B) Mental representations and public productions may cause the tokenings of descendants that more or less resemble them. However, processes in these causal chains, including those of imitation and of communication, are best seen as processes of transformation. Replication, when it occurs at all, is best seen as a limiting case of null transformation. Explaining culture is, then, a matter of explaining under which circumstances there ocurs a relative stabilization of form or content in the generation of representations and productions.
C) Causal chains of mental representations and public productions can be described as moving, with each transformation, over a space of possibilities. In this space, there are attractors such that, in their vicinity, transformations tend to be of limited amplitude and to cancel one another out, mimicking replication. Attractors themselves have quite diverse etiologies. Some of these attractors are constant across cultures and times; others are culture specific and precarious. The main force driving cultural evolution is the selective stabilization brought about by these attractors.

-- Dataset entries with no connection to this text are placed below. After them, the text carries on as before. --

Source: an optimization exercise on an open RTL-to-GDS flow (aim: small area, a short achievable clock period and few clock cycles). Production flows keep margins and buffers that such runs may drop. In this exercise RTL edits were held to simulation tests only and were not proved equivalent to the original. No activity file was given, so power comes from the tool's default toggle rates.

$ cat flow/run.sh
#!/bin/bash
# synth_recipe.tcl (not shown) runs the flow's synth.tcl, then flattens the netlist and writes it again
# the make line also repeats each setting of config.mk as NAME=value (left out here)
make -C /OpenROAD-flow-scripts/flow DESIGN_CONFIG=/design/flow/config.mk WORK_HOME=/design/flow/orfs CLKGATE_MAP_FILE= SYNTH_SCRIPT=/design/flow/synth_recipe.tcl finish
$ cat flow/constraint.sdc
create_clock -name core_clock -period 8.0 [get_ports {clk}]
set_input_delay 1.6000 -clock core_clock [delete_from_list [all_inputs] [get_ports {clk}]]
set_output_delay 1.6000 -clock core_clock [all_outputs]
set_load 0.01 [all_outputs]
Source: an optimization exercise on an open RTL-to-GDS flow (aim: small area, a short achievable clock period and few clock cycles per item). Production flows keep margins and buffers that such runs may drop. Where RTL was checked, it was by simulation tests only, not by an equivalence proof against the original. No functional check of the RTL was part of runs 1 to 3. Power is estimated from default activity; no workload was simulated.

File: flow/design.v
module vcpu_decoder (
    input  wire        clk,
    input  wire        rst,         
    input  wire [63:0] in_data,
    input  wire [7:0]  in_oob,
    input  wire [3:0]  in_avail,
    output wire [3:0]  in_take,
    output reg         out_valid,
    output reg         out_ok,
    output reg  [2:0]  out_reason,
    output reg  [4:0]  out_len,
    output reg  [7:0]  out_op,
    output reg  [1:0]  out_size,
    output reg         out_dcr,
    output reg         out_scr,
    output reg  [3:0]  out_d_reg,
    output reg  [2:0]  out_d_mode,
    output wire [7:0]  out_d_xb,
    output reg  [63:0] out_d_val,
    output reg  [3:0]  out_s_reg,
    output reg  [2:0]  out_s_mode,
    output wire [7:0]  out_s_xb,
    output reg  [63:0] out_s_val
);
    localparam [2:0] R_UNKNOWN_OPCODE = 3'd1, R_UNKNOWN_EXT = 3'd2,
                     R_RESERVED_BITS = 3'd3, R_INVALID_ADDR = 3'd4, R_OOB = 3'd5;
    localparam [1:0] F_NONE = 2'd0, F_Z = 2'd1, F_U = 2'd2, F_B = 2'd3;
    localparam [2:0] RO_R = 3'd0, RO_W = 3'd1, RO_CNT = 3'd2, RO_OFF = 3'd3,
                     RO_OFF8 = 3'd4, RO_AW = 3'd5, RO_EA = 3'd6;
    localparam [2:0] ST_OP = 3'd0, ST_B1 = 3'd1, ST_DD = 3'd2, ST_SD = 3'd3,
                     ST_DPAY = 3'd4, ST_SPAY = 3'd5;
    function [1:0] fmt_of(input [7:0] op);
        case (op)
            8'h00, 8'h01, 8'h02, 8'h03: fmt_of = F_Z;
            8'h04, 8'h08, 8'h30, 8'h31,
            8'h40, 8'h41, 8'h42, 8'h43, 8'h44, 8'h45: fmt_of = F_U;
            8'h10, 8'h11, 8'h12, 8'h13,
            8'h20, 8'h21, 8'h22, 8'h23, 8'h24, 8'h25, 8'h26: fmt_of = F_B;
            default: fmt_of = F_NONE;
        endcase
    endfunction
    function [2:0] role_d_of(input [7:0] op);
        case (op)
            8'h04, 8'h30, 8'h25: role_d_of = RO_R;
            8'h08:               role_d_of = RO_OFF;
            8'h40, 8'h41, 8'h42, 8'h43, 8'h44, 8'h45: role_d_of = RO_OFF8;
            8'h26:               role_d_of = RO_AW;
            default:             role_d_of = RO_W;
        endcase
    endfunction
    function [2:0] role_s_of(input [7:0] op);
        case (op)
            8'h10, 8'h11, 8'h12, 8'h13: role_s_of = RO_CNT;
            8'h26:                      role_s_of = RO_EA;
            default:                    role_s_of = RO_R;
        endcase
    endfunction
    function desc_ok(input [7:0] desc, input [2:0] role, input crflag);
        reg [3:0] mode;
        reg       hi_reg;
        reg       admitted;
        begin
            mode   = desc[3:0];
            hi_reg = desc[7];
            case (role)
                RO_R:    admitted = (mode >= 4'd1 && mode <= 4'd5);
                RO_W:    admitted = (mode >= 4'd2 && mode <= 4'd5);
                RO_CNT:  admitted = (mode == 4'd1 || mode == 4'd3);
                RO_OFF:  admitted = (mode == 4'd1);
                RO_OFF8: admitted = (mode == 4'd1);
                RO_AW:   admitted = (mode == 4'd3) && hi_reg;
                RO_EA:   admitted = (mode == 4'd1 || mode == 4'd2 || mode == 4'd4 || mode == 4'd5);
                default: admitted = 1'b0;
            endcase
            desc_ok = (mode >= 4'd1 && mode <= 4'd5)
                   && (!crflag || (mode == 4'd3 && hi_reg))
                   && admitted
                   && (mode != 4'd5 || hi_reg);
        end
    endfunction
    function [4:0] plen_oh(input [2:0] mode, input [1:0] size);
        case (mode)
            3'd1:    plen_oh = (size == 2'd0) ? 5'b00010 : (size == 2'd1) ? 5'b00100 :
                               (size == 2'd2) ? 5'b01000 : 5'b10000;
            3'd2:    plen_oh = 5'b10000;
            3'd5:    plen_oh = 5'b00010;
            default: plen_oh = 5'b00001;
        endcase
    endfunction
    function [3:0] plen_of(input [2:0] mode, input [1:0] size);
        case (mode)
            3'd1:    plen_of = 4'd1 << size;
            3'd2:    plen_of = 4'd8;
            3'd5:    plen_of = 4'd1;
            default: plen_of = 4'd0;
        endcase
    endfunction
    function [2:0] b1_fail(input [7:0] op, input [7:0] b1);
        if (b1[5:2] != 4'd0)
            b1_fail = R_RESERVED_BITS;
        else if ((b1[7] || b1[6]) && op != 8'h20)
            b1_fail = R_INVALID_ADDR;
        else if (op[7:4] == 4'h4 && b1[1:0] != 2'd0)    
            b1_fail = R_INVALID_ADDR;
        else
            b1_fail = 3'd0;
    endfunction
    reg [2:0] state;
    reg [3:0] cnt;           
    wire [7:0] w [0:7];
    genvar gi;
    generate
        for (gi = 0; gi < 8; gi = gi + 1) begin : g_w
            assign w[gi] = in_data[8*gi +: 8];
        end
    endgenerate
    wire [7:0] o = in_oob;
    wire [7:0] a;
    generate
        for (gi = 0; gi < 8; gi = gi + 1) begin : g_a
            assign a[gi] = (in_avail > gi);
        end
    endgenerate
    assign out_d_xb = out_d_val[7:0];
    assign out_s_xb = out_s_val[7:0];
    wire st_op = (state == ST_OP);
    wire st_dp = (state == ST_DPAY);
    wire st_sp = (state == ST_SPAY);
    wire [1:0] h_fmt   = fmt_of(w[0]);
    wire       h_isZ   = (h_fmt == F_Z);
    wire       h_isU   = (h_fmt == F_U);
    wire       h_isB   = (h_fmt == F_B);
    wire       h_ext   = (w[0][7:4] == 4'hf);
    wire       h_bad0  = h_ext || (h_fmt == F_NONE);
    wire [2:0] h_b1r   = b1_fail(w[0], w[1]);
    wire       h_bad2  = !desc_ok(w[2], role_d_of(w[0]), w[1][7]);
    wire       h_bad3  = !desc_ok(w[3], role_s_of(w[0]), w[1][6]);
    wire [1:0] h_size  = w[1][1:0];
    wire [4:0] h_ldo   = plen_oh(w[2][2:0], h_size);    
    wire [4:0] h_lso   = plen_oh(w[3][2:0], h_size);
    wire [3:0] h_ls    = plen_of(w[3][2:0], h_size);
    wire       h_drr   = (w[2][2:0] == 3'd5);
    wire       h_srr   = (w[3][2:0] == 3'd5);
    wire       h_sfit  = h_isB && ((h_ldo[0] && !h_lso[4]) ||
                                   (h_ldo[1] && (h_lso[0] || h_lso[1] || h_lso[2])) ||
                                   (h_ldo[2] && (h_lso[0] || h_lso[1] || h_lso[2])));
    reg [7:0] h_end;
    always @(*) begin
        h_end = 8'd0;
        if (h_isZ)
            h_end[1] = 1'b1;
        else if (h_isU) begin
            h_end[2] = h_ldo[0] || h_ldo[4];
            h_end[3] = h_ldo[1];
            h_end[4] = h_ldo[2];
            h_end[6] = h_ldo[3];
        end else begin
            h_end[3] = h_ldo[4] || (h_ldo[0] && (h_lso[0] || h_lso[4]));
            h_end[4] = (h_ldo[0] && h_lso[1]) || (h_ldo[1] && (h_lso[0] || h_lso[3] || h_lso[4]));
            h_end[5] = (h_ldo[0] && h_lso[2]) || (h_ldo[1] && h_lso[1]) ||
                       (h_ldo[2] && (h_lso[0] || h_lso[3] || h_lso[4]));
            h_end[6] = (h_ldo[1] && h_lso[2]) || (h_ldo[2] && h_lso[1]);
            h_end[7] = (h_ldo[0] && h_lso[3]) || (h_ldo[2] && h_lso[2]) || h_ldo[3];
        end
    end
    wire [7:0] h_fail;
    assign h_fail[0] = h_bad0;
    assign h_fail[1] = (h_b1r != 3'd0);
    assign h_fail[2] = h_bad2;
    assign h_fail[3] = h_isB ? h_bad3 : (h_drr && w[3][3]);
    assign h_fail[4] = h_isB && (h_drr || (h_srr && h_ldo[0])) && w[4][3];
    assign h_fail[5] = h_isB && h_srr && h_ldo[1] && w[5][3];
    assign h_fail[6] = h_isB && h_srr && h_ldo[2] && w[6][3];
    assign h_fail[7] = 1'b0;
    wire [1:0] r_fmt  = fmt_of(out_op);
    wire [3:0] r_ld   = plen_of(out_d_mode, out_size);
    wire [3:0] r_ls   = (r_fmt == F_B) ? plen_of(out_s_mode, out_size) : 4'd0;
    wire [4:0] r_lso  = plen_oh(out_s_mode, out_size);
    wire       r_drr  = (out_d_mode == 3'd5);
    wire       r_srr  = (out_s_mode == 3'd5);
    wire dp_wide = st_dp && (cnt == 4'd8);
    wire sp_wide = st_sp && (cnt == r_ls);
    wire wide    = st_op || dp_wide || sp_wide;
    reg       s_bad;
    reg [2:0] s_rsn;
    always @(*) begin
        s_bad = 1'b0;
        s_rsn = R_INVALID_ADDR;
        case (state)
            ST_B1:   begin s_bad = (b1_fail(out_op, w[0]) != 3'd0); s_rsn = b1_fail(out_op, w[0]); end
            ST_DD:   s_bad = !desc_ok(w[0], role_d_of(out_op), out_dcr);
            ST_SD:   s_bad = !desc_ok(w[0], role_s_of(out_op), out_scr);
            ST_DPAY: s_bad = r_drr && w[0][3];
            ST_SPAY: s_bad = r_srr && w[0][3];
            default: ;
        endcase
    end
    reg [7:0] fl, en;
    always @(*) begin
        if (st_op) begin
            fl = h_fail;
            en = h_end;
        end else if (dp_wide) begin
            fl = 8'd0;
            en = 8'b1000_0000;
        end else if (sp_wide) begin
            fl = {7'd0, r_srr && w[0][3]};
            en = {r_lso[4], 3'd0, r_lso[3], 1'b0, r_lso[2], r_lso[1]};
        end else begin
            fl = {7'd0, s_bad};
            en = 8'b0000_0001;
        end
    end
    wire [7:0] stop = fl | o | en;
    wire [7:0] z    = stop | ~a;
    reg  [7:0] f;            
    integer k;
    always @(*) begin
        f = 8'd0;
        for (k = 7; k >= 0; k = k - 1)
            if (z[k]) f = 8'd1 << k;
    end
    wire       go    = |(f & a);                  
    wire       go_w  = go && wide;                
    wire       ser   = !go && a[0];               
    wire       fails = |(f & a & (fl | o));
    reg [3:0] take;
    always @(*) begin
        take = {3'd0, ser};
        for (k = 0; k < 8; k = k + 1)
            if (f[k] && a[k]) take = k + 1;
    end
    assign in_take = take;
    wire [2:0] w_rsn = |(f & o) ? R_OOB :
                       (st_op && f[0]) ? (h_ext ? R_UNKNOWN_EXT : R_UNKNOWN_OPCODE) :
                       (st_op && f[1]) ? h_b1r :
                       (!wide) ? s_rsn : R_INVALID_ADDR;
    reg [2:0] n_state;
    reg [3:0] n_cnt;
    reg       n_rec;
    always @(*) begin
        n_state = state;
        n_cnt   = cnt;
        n_rec   = 1'b0;
        if (go) begin
            if (fails)
                n_rec = 1'b1;
            else case (state)
                ST_OP:
                    if (h_isU && h_ldo[4] || h_isB && h_ldo[4]) begin
                        n_state = ST_DPAY; n_cnt = 4'd8;
                    end else if (h_isB && !h_lso[0] && !h_sfit) begin
                        n_state = ST_SPAY; n_cnt = h_ls;
                    end else
                        n_rec = 1'b1;
                ST_B1:
                    if (r_fmt == F_Z) n_rec = 1'b1;
                    else n_state = ST_DD;
                ST_DD:
                    if (r_fmt == F_B) n_state = ST_SD;
                    else if (plen_of(w[0][2:0], out_size) != 4'd0) begin
                        n_state = ST_DPAY; n_cnt = plen_of(w[0][2:0], out_size);
                    end else n_rec = 1'b1;
                ST_SD:
                    if (r_ld != 4'd0) begin
                        n_state = ST_DPAY; n_cnt = r_ld;
                    end else if (plen_of(w[0][2:0], out_size) != 4'd0) begin
                        n_state = ST_SPAY; n_cnt = plen_of(w[0][2:0], out_size);
                    end else n_rec = 1'b1;
                ST_DPAY:
                    if (cnt != 4'd1 && !dp_wide) n_cnt = cnt - 4'd1;
                    else if (r_ls != 4'd0) begin
                        n_state = ST_SPAY; n_cnt = r_ls;
                    end else n_rec = 1'b1;
                default:
                    if (cnt != 4'd1 && !sp_wide) n_cnt = cnt - 4'd1;
                    else n_rec = 1'b1;
            endcase
        end else if (ser) begin
            case (state)
                ST_OP:   n_state = ST_B1;
                ST_DPAY: n_cnt = cnt - 4'd1;
                default: n_cnt = cnt - 4'd1;
            endcase
        end
        if (n_rec) n_state = ST_OP;
    end
    wire       h_dn1  = h_drr || (h_size == 2'd0);
    wire       h_dn2  = !h_drr && (h_size == 2'd1);
    wire       h_dn4  = !h_drr && h_size[1];
    wire       h_sn1  = h_srr || (h_size == 2'd0);
    wire       h_sn2  = !h_srr && (h_size == 2'd1);
    wire       h_sn4  = !h_srr && h_size[1];
    wire       h_l0   = h_ldo[0];
    wire       h_l1   = h_ldo[1];
    wire       h_l2   = h_ldo[2];
    wire       h_se4  = h_l0 && h_sn1;
    wire       h_se5  = (h_l0 && h_sn2) || (h_l1 && h_sn1);
    wire       h_se6  = (h_l1 && h_sn2) || (h_l2 && h_sn1);
    wire       h_se7  = (h_l0 && h_sn4) || (h_l2 && h_sn2);
    wire dp_w  = dp_wide;
    wire sp_w  = sp_wide;
    wire dp_s  = st_dp && !dp_wide;
    wire sp_s  = st_sp && !sp_wide;
    wire r_sn1 = r_lso[1];
    wire r_sn2 = r_lso[2];
    wire r_sn4 = r_lso[3];
    wire r_sn8 = r_lso[4];
    wire du = st_op && h_isU;
    wire db = st_op && !h_isU;
    reg [7:0] d_b [0:7];
    reg [7:0] s_b [0:7];
    integer j;
    always @(*) begin
        d_b[0] = ({8{du && h_dn1}} & w[3]) | ({8{(du && h_dn2) || (db && h_dn1)}} & w[4])
               | ({8{db && h_dn2}} & w[5]) | ({8{du && h_dn4}} & w[6]) | ({8{db && h_dn4}} & w[7]);
        d_b[1] = ({8{du && h_dn2}} & w[3]) | ({8{db && h_dn2}} & w[4])
               | ({8{du && h_dn4}} & w[5]) | ({8{db && h_dn4}} & w[6]);
        d_b[2] = ({8{du && h_dn4}} & w[4]) | ({8{db && h_dn4}} & w[5]);
        d_b[3] = ({8{du && h_dn4}} & w[3]) | ({8{db && h_dn4}} & w[4]);
        d_b[4] = 8'd0; d_b[5] = 8'd0; d_b[6] = 8'd0; d_b[7] = 8'd0;
        s_b[0] = ({8{st_op && h_se4}} & w[4]) | ({8{st_op && h_se5}} & w[5])
               | ({8{st_op && h_se6}} & w[6]) | ({8{st_op && h_se7}} & w[7]);
        s_b[1] = ({8{st_op && h_l0 && h_sn2}} & w[4]) | ({8{st_op && h_l1 && h_sn2}} & w[5])
               | ({8{st_op && ((h_l2 && h_sn2) || (h_l0 && h_sn4))}} & w[6]);
        s_b[2] = ({8{st_op && h_l0 && h_sn4}} & w[5]);
        s_b[3] = ({8{st_op && h_l0 && h_sn4}} & w[4]);
        s_b[4] = 8'd0; s_b[5] = 8'd0; s_b[6] = 8'd0; s_b[7] = 8'd0;
        for (j = 0; j < 8; j = j + 1)
            d_b[j] = d_b[j] | ({8{dp_w}} & w[7 - j]);
        s_b[0] = s_b[0] | ({8{sp_w && r_sn1}} & w[0]) | ({8{sp_w && r_sn2}} & w[1])
               | ({8{sp_w && r_sn4}} & w[3]) | ({8{sp_w && r_sn8}} & w[7]);
        s_b[1] = s_b[1] | ({8{sp_w && r_sn2}} & w[0]) | ({8{sp_w && r_sn4}} & w[2])
               | ({8{sp_w && r_sn8}} & w[6]);
        s_b[2] = s_b[2] | ({8{sp_w && r_sn4}} & w[1]) | ({8{sp_w && r_sn8}} & w[5]);
        s_b[3] = s_b[3] | ({8{sp_w && r_sn4}} & w[0]) | ({8{sp_w && r_sn8}} & w[4]);
        for (j = 4; j < 8; j = j + 1)
            s_b[j] = s_b[j] | ({8{sp_w && r_sn8}} & w[7 - j]);
    end
    reg [63:0] n_dval, n_sval;
    reg [7:0]  d_en, s_en;
    always @(*) begin
        for (j = 0; j < 8; j = j + 1) begin
            d_en[j] = st_op || dp_w || (dp_s && (cnt == j + 1 || cnt == r_ld));
            s_en[j] = st_op || sp_w || (sp_s && (cnt == j + 1 || cnt == r_ls));
            n_dval[8*j +: 8] = d_b[j] | ({8{dp_s && (cnt == j + 1)}} & w[0]);
            n_sval[8*j +: 8] = s_b[j] | ({8{sp_s && (cnt == j + 1)}} & w[0]);
        end
    end
    wire [4:0] len_base = st_op ? 5'd0 : out_len;
    reg  [3:0] n_tk;
    always @(*) begin
        n_tk = 4'd1;
        for (k = 0; k < 8; k = k + 1)
            if (f[k] && a[k]) n_tk = k + 1;
    end
    wire [4:0] n_len = len_base + {1'b0, n_tk};
    wire ld_b1 = (state == ST_B1) && a[0];
    wire ld_dd = (state == ST_DD) && a[0];
    wire ld_sd = (state == ST_SD) && a[0];
    always @(posedge clk) begin
        for (k = 0; k < 8; k = k + 1) begin
            out_d_val[8*k +: 8] <= n_dval[8*k +: 8] | ({8{!d_en[k]}} & out_d_val[8*k +: 8]);
            out_s_val[8*k +: 8] <= n_sval[8*k +: 8] | ({8{!s_en[k]}} & out_s_val[8*k +: 8]);
        end
        cnt       <= n_cnt;
        out_len   <= ({5{a[0]}} & n_len) | ({5{!a[0]}} & out_len);
        out_ok     <= !fails;
        out_reason <= w_rsn;
        out_op     <= ({8{st_op}} & w[0]) | ({8{!st_op}} & out_op);
        {out_size, out_dcr, out_scr} <=
            ({4{st_op}} & {w[1][1:0], w[1][7], w[1][6]}) |
            ({4{ld_b1}} & {w[0][1:0], w[0][7], w[0][6]}) |
            ({4{!st_op && !ld_b1}} & {out_size, out_dcr, out_scr});
        {out_d_reg, out_d_mode} <=
            ({7{st_op}} & {w[2][7:4], w[2][2:0]}) |
            ({7{ld_dd}} & {w[0][7:4], w[0][2:0]}) |
            ({7{!st_op && !ld_dd}} & {out_d_reg, out_d_mode});
        {out_s_reg, out_s_mode} <=
            ({7{st_op}} & {w[3][7:4], w[3][2:0]}) |
            ({7{ld_sd}} & {w[0][7:4], w[0][2:0]}) |
            ({7{!st_op && !ld_sd}} & {out_s_reg, out_s_mode});
        if (rst) begin
            state     <= ST_OP;
            out_valid <= 1'b0;
        end else begin
            state     <= n_state;
            out_valid <= n_rec;
        end
    end
endmodule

Chapter 6, "Mental modularity and cultural diversity," takes as it starting point an idea suggested long ago by Noam Chomsky and developed in particular by evolutionary psychologists. The human mind, it is argued, is better viewed, not as general all purpose intelligence, but as a combination of many devices that are in part genetically programmed. These modules are differently specialized, both in terms of the cognitive domains they handle, and of the type of information processing they perform. There is a tension, however, between this rather nativist view of cognition, and the recognition of human cultural diversity, which suggest on the contrary that the mind is indefinitely malleable. One way of resolving the tension would be to deny, or downplay, the modularity of the mind. In this chapter I do just the opposite: I argue for massive modularity. I then try to show that strong, genetically determined, cognitive predispositions, not only are quite compatible with the kind of cultural diversity we encounter, but even contribute to the explanation of this diversity.